Supplied information below:
[src/rtl/class_route_table_unit.sv]
// An accepted slave beat passes the decode register, then the output register.
// Throughput: one beat per cycle while the master side does not stall; the entry
// memory is read as the beat is accepted and written as it retires, with a
// forward path for back-to-back accesses to the same class.
// Reset (rst, synchronous) clears all valid bits, the statistics counters,
// the valid count, the version counter and both pipeline stages.
// Top level of the class route table; depends on crt_pkg and crt_entry_store.
module class_route_table_unit
  import crt_pkg::*;
#(
  parameter int CLASS_COUNT = CLASS_COUNT_DEF,
  parameter int TILE_COUNT  = TILE_COUNT_DEF
) (
  input  logic             clk,
  input  logic             rst,
  input  logic             s_tvalid,
  output logic             s_tready,
  // [7:0] class_index, [15:8] tile_index, [32:16] confidence, [39:33] zero
  input  logic [IN_W-1:0]  s_tdata,
  // [2:0] opcode
  input  logic [2:0]       s_tuser,
  output logic             m_tvalid,
  input  logic             m_tready,
  // [3:0] tile_out, [4] compiled_route, [5] op_error, [37:6] hit_count,
  // [69:38] miss_count, [101:70] fallback_count, [135:102] total_count,
  // [142:136] valid_entries, [174:143] table_version, [175] zero
  output logic [OUT_W-1:0] m_tdata
);

  localparam int IDX_W  = (CLASS_COUNT > 1) ? $clog2(CLASS_COUNT) : 1;
  localparam int TILE_W = (TILE_COUNT > 1) ? $clog2(TILE_COUNT) : 1;
  localparam int CNT_W  = $clog2(CLASS_COUNT + 1);

  // Decode stage registers.
  logic                 s1_full;
  crt_op_t              s1_op;
  logic [CLS_W-1:0]     s1_cls;
  logic [TILE_IN_W-1:0] s1_tile;
  logic [CONF_W-1:0]    s1_conf;

  // Statistics.
  logic [CNT32_W-1:0] hits, misses, fallbacks, version;
  logic [TOTAL_W-1:0] total;
  logic [CNT32_W-1:0] hits_next, misses_next, fallbacks_next, version_next;
  logic [TOTAL_W-1:0] total_next;

  logic              s1_fire, accept;
  logic [CLS_W-1:0]  in_cls;
  logic              in_range, tile_ok;
  logic              lk_fb, lk_hit, lk_miss, wr_err;
  logic              cnt_step;
  crt_cmd_t          cmd;
  logic              ent_valid;
  logic [TILE_W-1:0] ent_tile;
  logic [CONF_W-1:0] ent_thresh;
  logic [CNT_W-1:0]  valid_total_next;
  logic [TOUT_W-1:0] tile_res;
  logic              routed;

  assign s1_fire  = s1_full && (!m_tvalid || m_tready);
  assign s_tready = !s1_full || s1_fire;
  assign accept   = s_tvalid && s_tready;
  assign in_cls   = s_tdata[CLS_W-1:0];

  // Input register.
  always_ff @(posedge clk) begin
    if (rst) begin
      s1_full <= 1'b0;
    end else if (s_tready) begin
      s1_full <= s_tvalid;
    end
  end

  always_ff @(posedge clk) begin
    if (accept) begin
      s1_op   <= crt_op_t'(s_tuser);
      s1_cls  <= in_cls;
      s1_tile <= s_tdata[15:8];
      s1_conf <= s_tdata[32:16];
    end
  end

  // Range checks and lookup outcome.
  assign in_range = {1'b0, s1_cls} < 9'(CLASS_COUNT);
  assign tile_ok  = {1'b0, s1_tile} < 9'(TILE_COUNT);
  assign lk_fb    = !in_range || !ent_valid;
  assign lk_hit   = !lk_fb && (s1_conf >= ent_thresh);
  assign lk_miss  = !lk_fb && !lk_hit;

  // Operation decode.
  always_comb begin
    cmd            = '0;
    wr_err         = 1'b0;
    routed         = 1'b0;
    hits_next      = hits;
    misses_next    = misses;
    fallbacks_next = fallbacks;
    version_next   = version;
    cnt_step       = 1'b0;
    total_next     = total;
    unique case (s1_op)
      OP_LOOKUP: begin
        if (lk_hit) begin
          routed    = 1'b1;
          cnt_step  = (hits != CNT_MAX);
          hits_next = cnt_step ? hits + 32'd1 : hits;
        end else if (lk_miss) begin
          cnt_step    = (misses != CNT_MAX);
          misses_next = cnt_step ? misses + 32'd1 : misses;
        end else begin
          cnt_step       = (fallbacks != CNT_MAX);
          fallbacks_next = cnt_step ? fallbacks + 32'd1 : fallbacks;
        end
        total_next = cnt_step ? total + TOTAL_W'(1) : total;
      end
      OP_WRITE_ENTRY: begin
        wr_err    = !in_range || !tile_ok;
        cmd.wr_en = s1_fire && !wr_err;
      end
      OP_CLEAR_ENTRY: begin
        cmd.clr_en = s1_fire && in_range;
      end
      OP_CLEAR_ALL: begin
        cmd.clr_all  = s1_fire;
        version_next = version + 32'd1;
      end
      OP_RESET_COUNTERS: begin
        hits_next      = '0;
        misses_next    = '0;
        fallbacks_next = '0;
        total_next     = '0;
      end
      OP_END_PASS: begin
        version_next = version + 32'd1;
      end
      default: begin
      end
    endcase
  end

  assign tile_res = routed ? TOUT_W'(ent_tile) : '0;

  crt_entry_store #(
    .CLASS_COUNT (CLASS_COUNT),
    .TILE_COUNT  (TILE_COUNT)
  ) u_store (
    .clk              (clk),
    .rst              (rst),
    .rd_en            (accept),
    .rd_addr          (in_cls[IDX_W-1:0]),
    .cmd              (cmd),
    .s1_addr          (s1_cls[IDX_W-1:0]),
    .wr_tile          (s1_tile[TILE_W-1:0]),
    .wr_thresh        (s1_conf),
    .ent_valid        (ent_valid),
    .ent_tile         (ent_tile),
    .ent_thresh       (ent_thresh),
    .valid_total_next (valid_total_next)
  );

  // Statistics update as a beat retires.
  always_ff @(posedge clk) begin
    if (rst) begin
      hits      <= '0;
      misses    <= '0;
      fallbacks <= '0;
      total     <= '0;
      version   <= '0;
    end else if (s1_fire) begin
      hits      <= hits_next;
      misses    <= misses_next;
      fallbacks <= fallbacks_next;
      total     <= total_next;
      version   <= version_next;
    end
  end

  // Output register.
  always_ff @(posedge clk) begin
    if (rst) begin
      m_tvalid <= 1'b0;
    end else if (s1_fire) begin
      m_tvalid <= 1'b1;
    end else if (m_tready) begin
      m_tvalid <= 1'b0;
    end
  end

  always_ff @(posedge clk) begin
    if (s1_fire) begin
      m_tdata <= {1'b0, version_next, VCNT_W'(valid_total_next), total_next,
                  fallbacks_next, misses_next, hits_next, wr_err, routed, tile_res};
    end
  end

  // The running total always equals the sum of the three counters.
  a_total_sum: assert property (@(posedge clk) disable iff (rst)
    total == TOTAL_W'(hits) + TOTAL_W'(misses) + TOTAL_W'(fallbacks))
    else $error("running total differs from counter sum");

  // End of pass advances the version by one.
  a_end_pass: assert property (@(posedge clk) disable iff (rst)
    s1_fire && s1_op == OP_END_PASS |=> version == $past(version) + 32'd1)
    else $error("end of pass did not advance the version");

  // Counter reset clears all three counters.
  a_cnt_reset: assert property (@(posedge clk) disable iff (rst)
    s1_fire && s1_op == OP_RESET_COUNTERS |=> hits == '0 && misses == '0 && fallbacks == '0)
    else $error("counter reset left a counter nonzero");

  // A routed lookup bumps the hit counter unless it is saturated.
  a_hit_count: assert property (@(posedge clk) disable iff (rst)
    s1_fire && s1_op == OP_LOOKUP && lk_hit |=>
      hits == $past(hits) + 32'd1 || hits == CNT_MAX)
    else $error("hit not counted");

endmodule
End of Supplied information.
:: Task statement ::
Every line in the listing that holds "three" belongs in the answer.

:: Solution to this problem ::
  // The running total always equals the sum of the three counters.
  // Counter reset clears all three counters.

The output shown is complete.